I bring this up because:
[Edit: note the discussion of the use of the term subshell
in the comments that follow.]
- Command substitution does not necessarily invoke a subshell, and in most cases won't. The only thing it guarantees is out-of-order evaluation: it simply evaluates the expressions inside the substitution first, then evaluates the surrounding statement using the results of the substitution.

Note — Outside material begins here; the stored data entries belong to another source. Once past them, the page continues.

[config.mk]
export PLATFORM = sky130hd
export DESIGN_NAME = bcd_to_bin_seq
export DESIGN_NICKNAME = d
export VERILOG_FILES = /design/src/rtl/bcd_to_bin_seq.sv
export SDC_FILE = /design/constraint.sdc
export NUM_CORES = 1
export LEC_CHECK = 0
export BUFFER_PORTS_ARGS = -buffer_cell sky130_fd_sc_hd__clkbuf_2
export CAP_MARGIN = 20
export CORE_AREA = 2 2 68 70
export CTS_CLUSTER_DIAMETER = 50
export CTS_CLUSTER_SIZE = 40
export DETAILED_ROUTE_END_ITERATION = 16
export DIE_AREA = 0 0 70 72
export PLACE_DENSITY = 0.76
export RECOVER_POWER = 100
export SETUP_SLACK_MARGIN = 0.4
export SYNTH_ARGS = -nofsm -noshare
export SYNTH_HDL_FRONTEND = slang
export SYNTH_SLANG_ARGS = --single-unit
export TNS_END_PERCENT = 5
[constraint.sdc]
create_clock -name clk -period 1.52 [get_ports clk]
set_input_delay 0.304 -clock clk [delete_from_list [all_inputs] [get_ports clk]]
set_output_delay 0.304 -clock clk [all_outputs]
set_load 0.05 [all_outputs]
[src/rtl/bcd_to_bin_seq.sv]
// Sequential 4-digit BCD to binary converter (reverse double-dabble), one bit per clock.
// Start/ready/done handshake; a start carrying a non-decimal digit is rejected with err_tick.
module bcd_to_bin_seq #(
    parameter int OUTPUT_WIDTH = 14
) (
    input  logic                    clk,
    input  logic                    reset_n,
    input  logic                    start,
    input  logic [3:0]              bcd_in [3:0],
    output logic [OUTPUT_WIDTH-1:0] bin_out,
    output logic                    ready,
    output logic                    done_tick,
    output logic                    err_tick
);

    localparam int IW = $clog2(OUTPUT_WIDTH + 1);

    typedef enum logic [1:0] {S_IDLE, S_CONVERT, S_DONE} state_t;

    state_t                  state_reg, state_next;
    logic [3:0]              bcd_shift_reg [3:0];
    logic [3:0]              bcd_shift_next [3:0];
    logic [3:0]              bcd_step [3:0];
    logic [OUTPUT_WIDTH-1:0] bin_shift_reg, bin_shift_next, bin_step;
    logic [OUTPUT_WIDTH-1:0] bin_out_reg, bin_out_next;
    logic [IW-1:0]           index_reg, index_next;
    logic                    err_reg, err_next;
    logic [3:0]              digit_ok;

    // One shift step of the whole chain: each digit takes its upper neighbour's LSB
    // as its new MSB, then digits >= 8 are corrected by subtracting 3.
    genvar gi;
    generate
        for (gi = 0; gi < 4; gi++) begin : g_digit
            logic [3:0] shifted;
            if (gi == 3) begin : g_top
                assign shifted = {1'b0, bcd_shift_reg[gi][3:1]};
            end else begin : g_low
                assign shifted = {bcd_shift_reg[gi+1][0], bcd_shift_reg[gi][3:1]};
            end
            assign bcd_step[gi] = (shifted >= 4'd8) ? (shifted - 4'd3) : shifted;
            assign digit_ok[gi] = (bcd_in[gi] <= 4'd9);
        end
    endgenerate

    assign bin_step = {bcd_shift_reg[0][0], bin_shift_reg[OUTPUT_WIDTH-1:1]};

    always_comb begin
        state_next     = state_reg;
        bcd_shift_next = bcd_shift_reg;
        bin_shift_next = bin_shift_reg;
        bin_out_next   = bin_out_reg;
        index_next     = index_reg;
        err_next       = 1'b0;
        case (state_reg)
            S_IDLE: begin
                if (start) begin
                    if (&digit_ok) begin
                        bcd_shift_next = bcd_in;
                        bin_shift_next = '0;
                        index_next     = IW'(OUTPUT_WIDTH - 1);
                        state_next     = S_CONVERT;
                    end else begin
                        err_next = 1'b1;
                    end
                end
            end
            S_CONVERT: begin
                bcd_shift_next = bcd_step;
                bin_shift_next = bin_step;
                if (index_reg == '0) begin
                    bin_out_next = bin_step;
                    state_next   = S_DONE;
                end else begin
                    index_next = index_reg - IW'(1);
                end
            end
            S_DONE: begin
                state_next = S_IDLE;
            end
            default: begin
                state_next = S_IDLE;
            end
        endcase
    end

    always_ff @(posedge clk) begin
        if (!reset_n) begin
            state_reg     <= S_IDLE;
            for (int i = 0; i < 4; i++) begin
                bcd_shift_reg[i] <= '0;
            end
            bin_shift_reg <= '0;
            bin_out_reg   <= '0;
            index_reg     <= '0;
            err_reg       <= 1'b0;
        end else begin
            state_reg     <= state_next;
            bcd_shift_reg <= bcd_shift_next;
            bin_shift_reg <= bin_shift_next;
            bin_out_reg   <= bin_out_next;
            index_reg     <= index_next;
            err_reg       <= err_next;
        end
    end

    assign bin_out   = bin_out_reg;
    assign ready     = (state_reg == S_IDLE);
    assign done_tick = (state_reg == S_DONE);
    assign err_tick  = err_reg;

endmodule
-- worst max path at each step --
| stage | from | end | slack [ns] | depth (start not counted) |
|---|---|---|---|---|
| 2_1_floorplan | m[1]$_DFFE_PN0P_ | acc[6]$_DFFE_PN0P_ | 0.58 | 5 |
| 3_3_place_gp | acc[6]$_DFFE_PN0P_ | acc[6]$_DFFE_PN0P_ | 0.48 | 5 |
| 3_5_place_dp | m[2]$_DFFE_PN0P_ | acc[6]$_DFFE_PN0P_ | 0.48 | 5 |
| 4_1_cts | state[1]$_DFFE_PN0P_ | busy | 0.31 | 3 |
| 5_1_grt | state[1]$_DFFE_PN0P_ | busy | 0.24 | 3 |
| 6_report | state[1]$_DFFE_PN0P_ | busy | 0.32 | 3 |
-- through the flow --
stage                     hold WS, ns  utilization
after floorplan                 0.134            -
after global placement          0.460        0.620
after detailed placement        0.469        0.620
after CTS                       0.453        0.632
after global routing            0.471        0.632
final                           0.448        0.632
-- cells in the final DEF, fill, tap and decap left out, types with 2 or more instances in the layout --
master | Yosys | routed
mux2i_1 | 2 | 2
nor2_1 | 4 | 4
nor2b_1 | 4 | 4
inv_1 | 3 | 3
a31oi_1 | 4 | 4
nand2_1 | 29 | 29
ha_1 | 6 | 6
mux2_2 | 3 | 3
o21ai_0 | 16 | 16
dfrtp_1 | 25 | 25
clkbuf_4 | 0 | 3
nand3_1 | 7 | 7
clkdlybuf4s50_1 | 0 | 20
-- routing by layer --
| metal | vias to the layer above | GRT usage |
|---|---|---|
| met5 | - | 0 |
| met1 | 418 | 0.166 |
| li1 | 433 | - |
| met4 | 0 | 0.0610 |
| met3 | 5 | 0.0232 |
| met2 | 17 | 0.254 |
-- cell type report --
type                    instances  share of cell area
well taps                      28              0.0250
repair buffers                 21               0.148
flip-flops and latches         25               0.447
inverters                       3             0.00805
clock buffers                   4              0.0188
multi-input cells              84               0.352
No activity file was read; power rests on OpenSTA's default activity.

- There aren't any builtins that explicitly mean 'subshell'; to do exactly that (without a compound action or backgrounding the task), its just
sh -c ...
. - Process substitution always invokes a subshell, since it is equivalent to invoking the expression inside the substitution and redirecting its output to an anonymous file descriptor in a background task, then invoking the outer expression with its input being the contents of that file descriptor. The
<()
syntax is a pretty notorious bashism, although its also present in ksh93 and zsh.- zsh (...and very recent bash?) also has the related
=()
, meaning file substitution, taking the same form as process substitution but using a regular file rather that a file descriptor or a FIFO, and can be used when data produced with<()
exceeds the pipe buffer. It is also exactly equivalent to using a tempfile.
- zsh (...and very recent bash?) also has the related
I think it might be worth asking (given the name and the tagline you've given the project), it is your intention to parse out shell or bash? I'm not super hardline anti-bash, but there are some very challenging extensions in bash (things like [[ $* =~ (.*) ]] && BASH_REMATCH[1]
which you might be able to avoid, at least for the time being, if you were to limit yourself to POSIX shell rather than bash, per se.